Six resistance units including People’s Defense Force (PDF) groups in Pekon and Moe Bye, the Karenni Army, the KNDF and the Southern Shan Revolution Youth took part in the fighting.
Some 1,000 Moe Bye residents fled their homes following the fighting, according to the Karenni Human Rights Group. A woman was killed by a junta artillery strike and two other civilians were injured. A sick man died of shock caused by the artillery strikes, according to the Moe Bye PDF.
An ethnic affairs analyst based in Myanmar said that the regime lacks the soldiers to launch a large-scale military operation in Kayah, because it has had to reinforce its troops in Rakhine and Shan states.
“I think the military can’t carry out large-scale military operations for now. It will only conduct small-scale operations to deter the KNDF and allied forces from advancing to Loikaw and Moe Bye. Resistance forces are getting stronger in Kayah State and they have armed themselves. But the regime can’t deploy additional troops. So it can only control towns now, and they have lost control of transportation routes,” said the analyst.
During the rainy season, Kayah State is more likely to see ambushes and surprise attacks in towns by Karenni resistance groups rather than a large-scale attack by the regime, suggested military and ethnic affairs analysts.

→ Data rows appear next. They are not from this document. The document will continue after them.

**src/rtl/dma_arb_pkg.sv**
```systemverilog
package dma_arb_pkg;
  localparam int unsigned NUM_CH  = 4;
  localparam int unsigned CNT_W   = 16;
  localparam int unsigned CH_IDXW = $clog2(NUM_CH);
endpackage

```
**src/rtl/dma_unit_counter.sv**
```systemverilog
module dma_unit_counter #(
  parameter int unsigned CW = 16
) (
  input  logic          clk,
  input  logic          rst_n,
  input  logic          load,
  input  logic [CW-1:0] load_val,
  input  logic          dec,
  output logic          armed,
  output logic          on_last,
  output logic          tc_pulse
);
  logic [CW-1:0] units;

  always_ff @(posedge clk) begin
    if (!rst_n) begin
      units    <= '0;
      tc_pulse <= 1'b0;
    end else begin
      tc_pulse <= 1'b0;
      if (load) begin
        units <= load_val;
      end else if (dec && units != '0) begin
        units <= units - 1'b1;
        if (units == CW'(1)) tc_pulse <= 1'b1;
      end
    end
  end

  assign armed   = (units != '0);
  assign on_last = (units == CW'(1));
endmodule

```
**src/rtl/dma_prio_pick.sv**
```systemverilog
module dma_prio_pick #(
  parameter int unsigned N  = 4,
  parameter int unsigned IW = 2
) (
  input  logic [N-1:0]  vec,
  output logic          hit,
  output logic [IW-1:0] idx
);
  always_comb begin
    hit = 1'b0;
    idx = '0;
    for (int i = N - 1; i >= 0; i--) begin
      if (vec[i]) begin
        hit = 1'b1;
        idx = IW'(i);
      end
    end
  end
endmodule

```
**src/rtl/dma_req_arbiter.sv**
```systemverilog
module dma_req_arbiter
  import dma_arb_pkg::*;
#(
  parameter int unsigned NCH = NUM_CH,
  parameter int unsigned CW  = CNT_W
) (
  input  logic           clk,
  input  logic           rst_n,
  input  logic [NCH-1:0] req,
  input  logic [NCH-1:0] mode,
  input  logic [NCH-1:0] cfg_load,
  input  logic [CW-1:0]  cfg_count,
  input  logic           unit_done,
  output logic [NCH:0]   grant,
  output logic [NCH-1:0] tc
);
  localparam int unsigned IW = (NCH > 1) ? $clog2(NCH) : 1;

  logic           owner_vld;
  logic [IW-1:0]  owner_idx;
  logic [NCH-1:0] req_q, late_mask, rise;
  logic           late_win;
  logic [NCH-1:0] armed, on_last, dec, ld_ok, elig, late_cand;
  logic           late_hit, any_hit;
  logic [IW-1:0]  late_idx, any_idx;
  logic           fin, cur_last, cur_blk;

  for (genvar k = 0; k < NCH; k++) begin : g_ch
    assign dec[k]   = owner_vld && unit_done && (owner_idx == IW'(k));
    assign ld_ok[k] = cfg_load[k] && !(owner_vld && (owner_idx == IW'(k)));
    dma_unit_counter #(.CW(CW)) u_ctr (
      .clk      (clk),
      .rst_n    (rst_n),
      .load     (ld_ok[k]),
      .load_val (cfg_count),
      .dec      (dec[k]),
      .armed    (armed[k]),
      .on_last  (on_last[k]),
      .tc_pulse (tc[k])
    );
  end

  assign fin       = owner_vld && unit_done;
  assign cur_last  = on_last[owner_idx];
  assign cur_blk   = mode[owner_idx];
  assign rise      = req & ~req_q;
  assign elig      = req & armed;
  assign late_cand = late_win ? ((late_mask | rise) & elig) : '0;

  dma_prio_pick #(.N(NCH), .IW(IW)) u_pick_late (
    .vec (late_cand), .hit (late_hit), .idx (late_idx)
  );
  dma_prio_pick #(.N(NCH), .IW(IW)) u_pick_any (
    .vec (elig), .hit (any_hit), .idx (any_idx)
  );

  always_ff @(posedge clk) begin
    if (!rst_n) begin
      owner_vld <= 1'b0;
      owner_idx <= '0;
      req_q     <= '0;
      late_win  <= 1'b0;
      late_mask <= '0;
    end else begin
      req_q     <= req;
      late_win  <= 1'b0;
      late_mask <= '0;
      if (owner_vld) begin
        if (fin && (cur_last || !cur_blk)) owner_vld <= 1'b0;
        if (fin && !cur_blk) begin
          late_win  <= 1'b1;
          late_mask <= rise;
        end
      end else if (any_hit) begin
        owner_vld <= 1'b1;
        owner_idx <= late_hit ? late_idx : any_idx;
      end
    end
  end

  always_comb begin
    grant = '0;
    if (owner_vld) grant[int'(owner_idx) + 1] = 1'b1;
    else           grant[0] = 1'b1;
  end
endmodule

```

There are more than 20,000 resistance fighters in Kayah State, with ten per cent of them are armed with automatic assault rifles and the rest with homemade rifles, according to a report One Year: The Momentum of Myanmar’s Armed Rebellion jointly published by the Tagaung Institute of Political Studies and the US-based Wilson Center,
“Due to a lack of information and support from local people, the overstretched junta troops will be unable to forcefully extend their sway beyond urban areas, only solidifying the areas they currently control. In the upcoming rainy season, resistance forces will seek to forcefully contest the junta’s control in urban areas, which will lead to intensified conflicts across the Karenni theater,” stated the report.